Right on Cue Ryan Goes Toxic
You have probably forgotten – I don’t blame you – that part of the truce signed at the end of the Great Government Close Down War was that a committee of grand folk would assemble to attempt the impossible. They were tasked with negotiating a budget settlement. The US hasn’t had a budget for years. Our toxic politics preclude it. Yet this grand committee was supposed to break through and settle matters, at least for a while.
Well, now the posturing has begun. The great men and women are beginning to organize.
Are we any closer to getting what the media keeps calling a “grand bargain”?
Of course not.
Right on cue Paul Ryan, he of the peculiarly math challenged budget plan, has announced that House Republicans will not contemplate a scintilla of a tax increase. So much for negotiation. This was in his introductory remarks.
So, at the outset, we have a negotiation much like all the rest we have suffered through recently. One sided. Lop sided. Asymmetric. A non-negotaition. The GOP’s position is much as it has been for these past few years: we will negotiate only over which concessions we want to extract from you. You, that is the Democrats and Obama, don’t get to ask for anything. You are just meant to stand and give things up.
This is why I oppose all talk of a grand bargain. There is nothing to bargain over until both sides are putting things up for negotiation. That won’t happen any time soon. So we ought not to expect anything to emerge from this grand committee. Except for a renewed commitment to toxic politics.

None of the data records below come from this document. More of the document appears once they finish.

===== src/rtl/tick_scheduler_if.sv =====
// Config request port of tick_scheduler: valid/ready handshake carrying
// target channel, divide value and run/stop enable.
interface tick_scheduler_if #(
  parameter int CH_W  = 2,
  parameter int DIV_W = 24
);
  logic             CFG_VALID;
  logic             CFG_READY;
  logic [CH_W-1:0]  CFG_CH;
  logic [DIV_W-1:0] CFG_DIV;
  logic             CFG_EN;

  modport master (output CFG_VALID, CFG_CH, CFG_DIV, CFG_EN, input CFG_READY);
  modport slave  (input CFG_VALID, CFG_CH, CFG_DIV, CFG_EN, output CFG_READY);
endinterface


===== src/rtl/tick_scheduler.sv =====
// Multi-channel clock-enable scheduler: per-channel divide counters with TICK strobe
// and SLOW toggle. Optional SYNC restart input enabled by defining SCHED_SYNC_EN.
module tick_scheduler #(
  parameter int               NUM_CH      = 4,
  parameter int               DIV_W       = 24,
  parameter logic [DIV_W-1:0] DEFAULT_DIV = 24'hFFFFFF
) (
  input  logic              CLOCK,
  input  logic              RESET_N,
`ifdef SCHED_SYNC_EN
  input  logic              SYNC,
`endif
  tick_scheduler_if.slave   cfg,
  output logic [NUM_CH-1:0] TICK,
  output logic [NUM_CH-1:0] SLOW,
  output logic [NUM_CH-1:0] EN_STATUS
);
  localparam int              CH_W     = (NUM_CH > 1) ? $clog2(NUM_CH) : 1;
  localparam logic [CH_W:0]   NUM_CH_C = (CH_W + 1)'(NUM_CH);

  typedef enum logic [1:0] {
    ST_OFF  = 2'd0,
    ST_RUN  = 2'd1,
    ST_PEND = 2'd2
  } ch_state_e;

  ch_state_e          state_r [NUM_CH];
  ch_state_e          state_s [NUM_CH];
  logic [DIV_W-1:0]   cnt_r   [NUM_CH];
  logic [DIV_W-1:0]   cnt_s   [NUM_CH];
  logic [DIV_W-1:0]   div_r   [NUM_CH];
  logic [DIV_W-1:0]   div_s   [NUM_CH];
  logic [NUM_CH-1:0]  tick_r, tick_s;
  logic [NUM_CH-1:0]  slow_r, slow_s;
  logic [NUM_CH-1:0]  en_r, en_s;
  logic [NUM_CH-1:0]  hit_s, wrap_s, apply_s, store_s;
  logic               pend_valid_r, pend_valid_s;
  logic [CH_W-1:0]    pend_ch_r, pend_ch_s;
  logic [DIV_W-1:0]   pend_div_r, pend_div_s;
  logic               pend_en_r, pend_en_s;
  logic               ready_r, ready_s;
  logic               accept_s, ch_ok_s, sync_s;

`ifdef SCHED_SYNC_EN
  assign sync_s = SYNC;
`else
  assign sync_s = 1'b0;
`endif

  assign cfg.CFG_READY = ready_r;
  assign TICK          = tick_r;
  assign SLOW          = slow_r;
  assign EN_STATUS     = en_r;

  // Next-state and output decode for every channel plus the shared pending slot
  always_comb begin
    accept_s     = cfg.CFG_VALID & ready_r;
    ch_ok_s      = ({1'b0, cfg.CFG_CH} < NUM_CH_C);
    pend_valid_s = pend_valid_r;
    pend_ch_s    = pend_ch_r;
    pend_div_s   = pend_div_r;
    pend_en_s    = pend_en_r;
    for (int i = 0; i < NUM_CH; i++) begin
      state_s[i] = state_r[i];
      cnt_s[i]   = cnt_r[i];
      div_s[i]   = div_r[i];
      tick_s[i]  = 1'b0;
      slow_s[i]  = slow_r[i];
      hit_s[i]   = accept_s & ch_ok_s & (cfg.CFG_CH == CH_W'(i));
      wrap_s[i]  = (cnt_r[i] == div_r[i]);
      apply_s[i] = pend_valid_r & (pend_ch_r == CH_W'(i)) & (state_r[i] == ST_PEND);
      store_s[i] = hit_s[i] & (state_r[i] == ST_RUN);
      case (state_r[i])
        ST_OFF: begin
          cnt_s[i] = '0;
          if (hit_s[i]) begin
            div_s[i]   = cfg.CFG_DIV;
            state_s[i] = cfg.CFG_EN ? ST_RUN : ST_OFF;
          end else begin
            state_s[i] = ST_OFF;
          end
        end
        ST_RUN, ST_PEND: begin
          if (sync_s | wrap_s[i]) begin
            // SYNC restarts the phase silently and wins over a same-edge wrap
            cnt_s[i]  = '0;
            tick_s[i] = ~sync_s;
            slow_s[i] = sync_s ? 1'b0 : ~slow_r[i];
            if (apply_s[i]) begin
              div_s[i]     = pend_div_r;
              pend_valid_s = 1'b0;
              if (pend_en_r) begin
                state_s[i] = ST_RUN;
              end else begin
                state_s[i] = ST_OFF;
                slow_s[i]  = 1'b0;
              end
            end else begin
              state_s[i] = ST_RUN;
            end
          end else begin
            cnt_s[i] = cnt_r[i] + DIV_W'(1);
          end
          state_s[i] = store_s[i] ? ST_PEND : state_s[i];
        end
        default: begin
          state_s[i] = ST_OFF;
          cnt_s[i]   = '0;
        end
      endcase
      en_s[i] = (state_s[i] != ST_OFF);
    end
    if (|store_s) begin
      pend_valid_s = 1'b1;
      pend_ch_s    = cfg.CFG_CH;
      pend_div_s   = cfg.CFG_DIV;
      pend_en_s    = cfg.CFG_EN;
    end else begin
      pend_ch_s    = pend_ch_r;
    end
    ready_s = ~pend_valid_s;
  end

  // State and output registers with synchronous active-low reset
  always_ff @(posedge CLOCK) begin
    if (!RESET_N) begin
      for (int i = 0; i < NUM_CH; i++) begin
        state_r[i] <= ST_OFF;
        cnt_r[i]   <= '0;
        div_r[i]   <= DEFAULT_DIV;
      end
      tick_r       <= '0;
      slow_r       <= '0;
      en_r         <= '0;
      pend_valid_r <= 1'b0;
      pend_ch_r    <= '0;
      pend_div_r   <= '0;
      pend_en_r    <= 1'b0;
      ready_r      <= 1'b0;
    end else begin
      for (int i = 0; i < NUM_CH; i++) begin
        state_r[i] <= state_s[i];
        cnt_r[i]   <= cnt_s[i];
        div_r[i]   <= div_s[i];
      end
      tick_r       <= tick_s;
      slow_r       <= slow_s;
      en_r         <= en_s;
      pend_valid_r <= pend_valid_s;
      pend_ch_r    <= pend_ch_s;
      pend_div_r   <= pend_div_s;
      pend_en_r    <= pend_en_s;
      ready_r      <= ready_s;
    end
  end
endmodule


===== src/flat_wrapper.sv =====
// flat-port wrapper written by rule: the top's interface ports become plain ports
module tick_scheduler_flat 
#(
  parameter int               NUM_CH      = 4,
  parameter int               DIV_W       = 24,
  parameter logic [DIV_W-1:0] DEFAULT_DIV = 24'hFFFFFF
)
  (CLOCK, RESET_N, TICK, SLOW, EN_STATUS, cfg_CFG_VALID, cfg_CFG_CH, cfg_CFG_DIV, cfg_CFG_EN, cfg_CFG_READY);
  tick_scheduler_if #(.CH_W(2), .DIV_W(DIV_W)) cfg_i ();
  input  logic CLOCK;
  input  logic RESET_N;
  output logic [NUM_CH-1:0] TICK;
  output logic [NUM_CH-1:0] SLOW;
  output logic [NUM_CH-1:0] EN_STATUS;
  input wire logic [$bits(cfg_i.CFG_VALID)-1:0] cfg_CFG_VALID;
  input wire logic [$bits(cfg_i.CFG_CH)-1:0] cfg_CFG_CH;
  input wire logic [$bits(cfg_i.CFG_DIV)-1:0] cfg_CFG_DIV;
  input wire logic [$bits(cfg_i.CFG_EN)-1:0] cfg_CFG_EN;
  output wire logic [$bits(cfg_i.CFG_READY)-1:0] cfg_CFG_READY;
  assign cfg_i.CFG_VALID = cfg_CFG_VALID;
  assign cfg_i.CFG_CH = cfg_CFG_CH;
  assign cfg_i.CFG_DIV = cfg_CFG_DIV;
  assign cfg_i.CFG_EN = cfg_CFG_EN;
  assign cfg_CFG_READY = cfg_i.CFG_READY;
  tick_scheduler #(.NUM_CH(NUM_CH), .DIV_W(DIV_W), .DEFAULT_DIV(DEFAULT_DIV)) u_core (.CLOCK(CLOCK), .RESET_N(RESET_N), .cfg(cfg_i), .TICK(TICK), .SLOW(SLOW), .EN_STATUS(EN_STATUS));
endmodule

===== config.mk =====
export PLATFORM = sky130hd
export DESIGN_NAME = tick_scheduler_flat
export DESIGN_NICKNAME = d
export VERILOG_FILES = /design/src/rtl/tick_scheduler_if.sv /design/src/rtl/tick_scheduler.sv /design/src/flat_wrapper.sv
export SDC_FILE = /design/constraint.sdc
export NUM_CORES = 1
export LEC_CHECK = 0
export CORE_MARGIN = 4
export CORE_UTILIZATION = 41
export DETAILED_ROUTE_END_ITERATION = 8
export DONT_BUFFER_PORTS = 1
export HOLD_SLACK_MARGIN = 0.15
export SLEW_MARGIN = 20
export SYNTH_ARGS = -nofsm -noshare
export SYNTH_HDL_FRONTEND = slang
export SYNTH_SLANG_ARGS = --single-unit

===== constraint.sdc =====
create_clock -name CLOCK -period 2.4 [get_ports CLOCK]
set_input_delay 0.48 -clock CLOCK [delete_from_list [all_inputs] [get_ports CLOCK]]
set_output_delay 0.48 -clock CLOCK [all_outputs]
set_load 0.05 [all_outputs]

* Yosys cells after proc, flatten, opt, wreduce, memory -nomap -nowiden
Memory sizes are Yosys's and may differ from the RTL's. Index checks and enable logic that the tools add are counted.
Operators by class: add/subtract/negate cells 4, equal/unequal tests 18, mux-type cells 85, bitwise operators 34, reductions and logical operators 23
Operator list (count):
- 2-to-1 mux 24 bit | 28
- case mux 24 bit (2 select lines) | 4
- adder 24 x 1 -> 24 bit, second input constant | 4
- == test 24 bit | 4
- 2-to-1 mux 2 bit | 19
- 2-to-1 mux 1 bit | 30
- AND 1 bit | 17
- == test 2 bit, second input constant | 8
- case mux 2 bit (2 select lines) | 4
- AND reduction 2 bit | 8
- == test 2 x 1 -> 1 bit, second input constant | 6
- logical NOT 2 bit | 6
- bitwise OR 1 bit | 12
- nonzero test 2 bit | 4
- OR reduction 2 bit | 4
- inverter 1 bit | 5
- OR reduction 4 bit | 1
Word-level totals: flip-flop bits (word level) 41, bits in writable memories 200, input bits 30, output and inout bits 13, word-level logic and storage cells 181, memories kept 3
Memories:
- u_core.cnt_r | depth 4, width 24, read ports 4, clocked after memory_dff 0, write ports 4, line tick_scheduler.sv:29 | logic [DIV_W-1:0] cnt_r [NUM_CH];
- u_core.div_r | depth 4, width 24, read ports 4, clocked after memory_dff 0, write ports 4, line tick_scheduler.sv:31 | logic [DIV_W-1:0] div_r [NUM_CH];
- u_core.state_r | depth 4, width 2, read ports 4, clocked after memory_dff 0, write ports 4, line tick_scheduler.sv:27 | ch_state_e state_r [NUM_CH];

* Depth between registers and ports, before layout
Gate-level depths: netlist of the first run.
word-level depth 17, gate-level depth with buffers 9, gate-level depth less buffers 8

* Least setup slack after synthesis of the first run
OpenSTA, ideal clock, no wires.
path type flip-flop to flip-flop, start register u_core.ready_r (netlist: u_core.cfg.CFG_READY), end register u_core.pend_div_r[1], setup time 0.128 ns, data arrival time 2.042 ns, required time 2.272 ns, setup slack 0.230 ns, stages on the path, launching flop included 9, path buffers 2, clock period less this slack 2.170 ns, path through dfxtp_1 > and3b_1 > nor2b_1 > nand2_1 > nand4_1 > buf_2 > buf_2 > mux2i_1 > nor2_1
On the way: longest elaborated chain between the ends 4, elaborated cells on any way between the ends 10, those cells by class 9 x bitwise; 1 x reduce/logical
RTL lines:
- from (decl) | line tick_scheduler.sv:41 | logic ready_r, ready_s;
- from (signal assigned) | line tick_scheduler.sv:153 | ready_r <= ready_s;
- AND 1 bit (*) | line tick_scheduler.sv:57 | accept_s = cfg.CFG_VALID & ready_r;
- AND 1 bit | line tick_scheduler.sv:69 | hit_s[i] = accept_s & ch_ok_s & (cfg.CFG_CH == CH_W'(i));
- AND 1 bit | line tick_scheduler.sv:72 | store_s[i] = hit_s[i] & (state_r[i] == ST_RUN);
- OR reduction 4 bit (*) | line tick_scheduler.sv:113 | if (|store_s) begin
- to (signal assigned) | line tick_scheduler.sv:151 | pend_div_r <= pend_div_s;
- to (decl) | line tick_scheduler.sv:39 | logic [DIV_W-1:0] pend_div_r, pend_div_s;
Mark *: on every way between the ends. The rest lies on a longest branch, timed or not. A chain may end at the register's enable or synchronous reset.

What we hear relentlessly from the Ultras like Ryan is that we have an imperative to cut entitlements. They are, apparently, unaffordable. So to save some vestige of social cohesion down the road, we have to surrender to Ryan and his ilk’s individualism and libertarian dystopia. We replace community and collective action for social splintering and persistent division.
He says we ought focus on growth. He doesn’t tell us how that growth will emerge from his worn out policies. He just keeps repeating the debt/deficit canard.
He mimics John Taylor who wants us to ignore the notion that the Republicans are outrageously right wing and focus, instead, on recreating the economic policies that brought us such abundance over the last few decades. What abundance would that be I wonder? That of the 1%? Or that of the rest?
Enough.
Really enough.
The fracturing of our social contract has gone far enough. The privilege accorded capital and the wealthy has gone far enough. The attack on our safety net has gone far enough. The stupidity of allowing corporations free rein has gone far enough. And the extraordinary sense of entitlement felt by our elite has definitely gone far enough. Too far. Way too far.
The time has come to suspend negotiation, not to start it. Until the plutocrats understand they depend us all, that they need us all, and that we are all entitled equally, we need to stop talking. We need, instead to act. And we need not to engage in anything as phony as a pursuit of a grand bargain that is nothing but another sell-out of the majority.
Ryan has done us all a favor by illustrating how far we are from being ready to talk. There’s no one to talk with.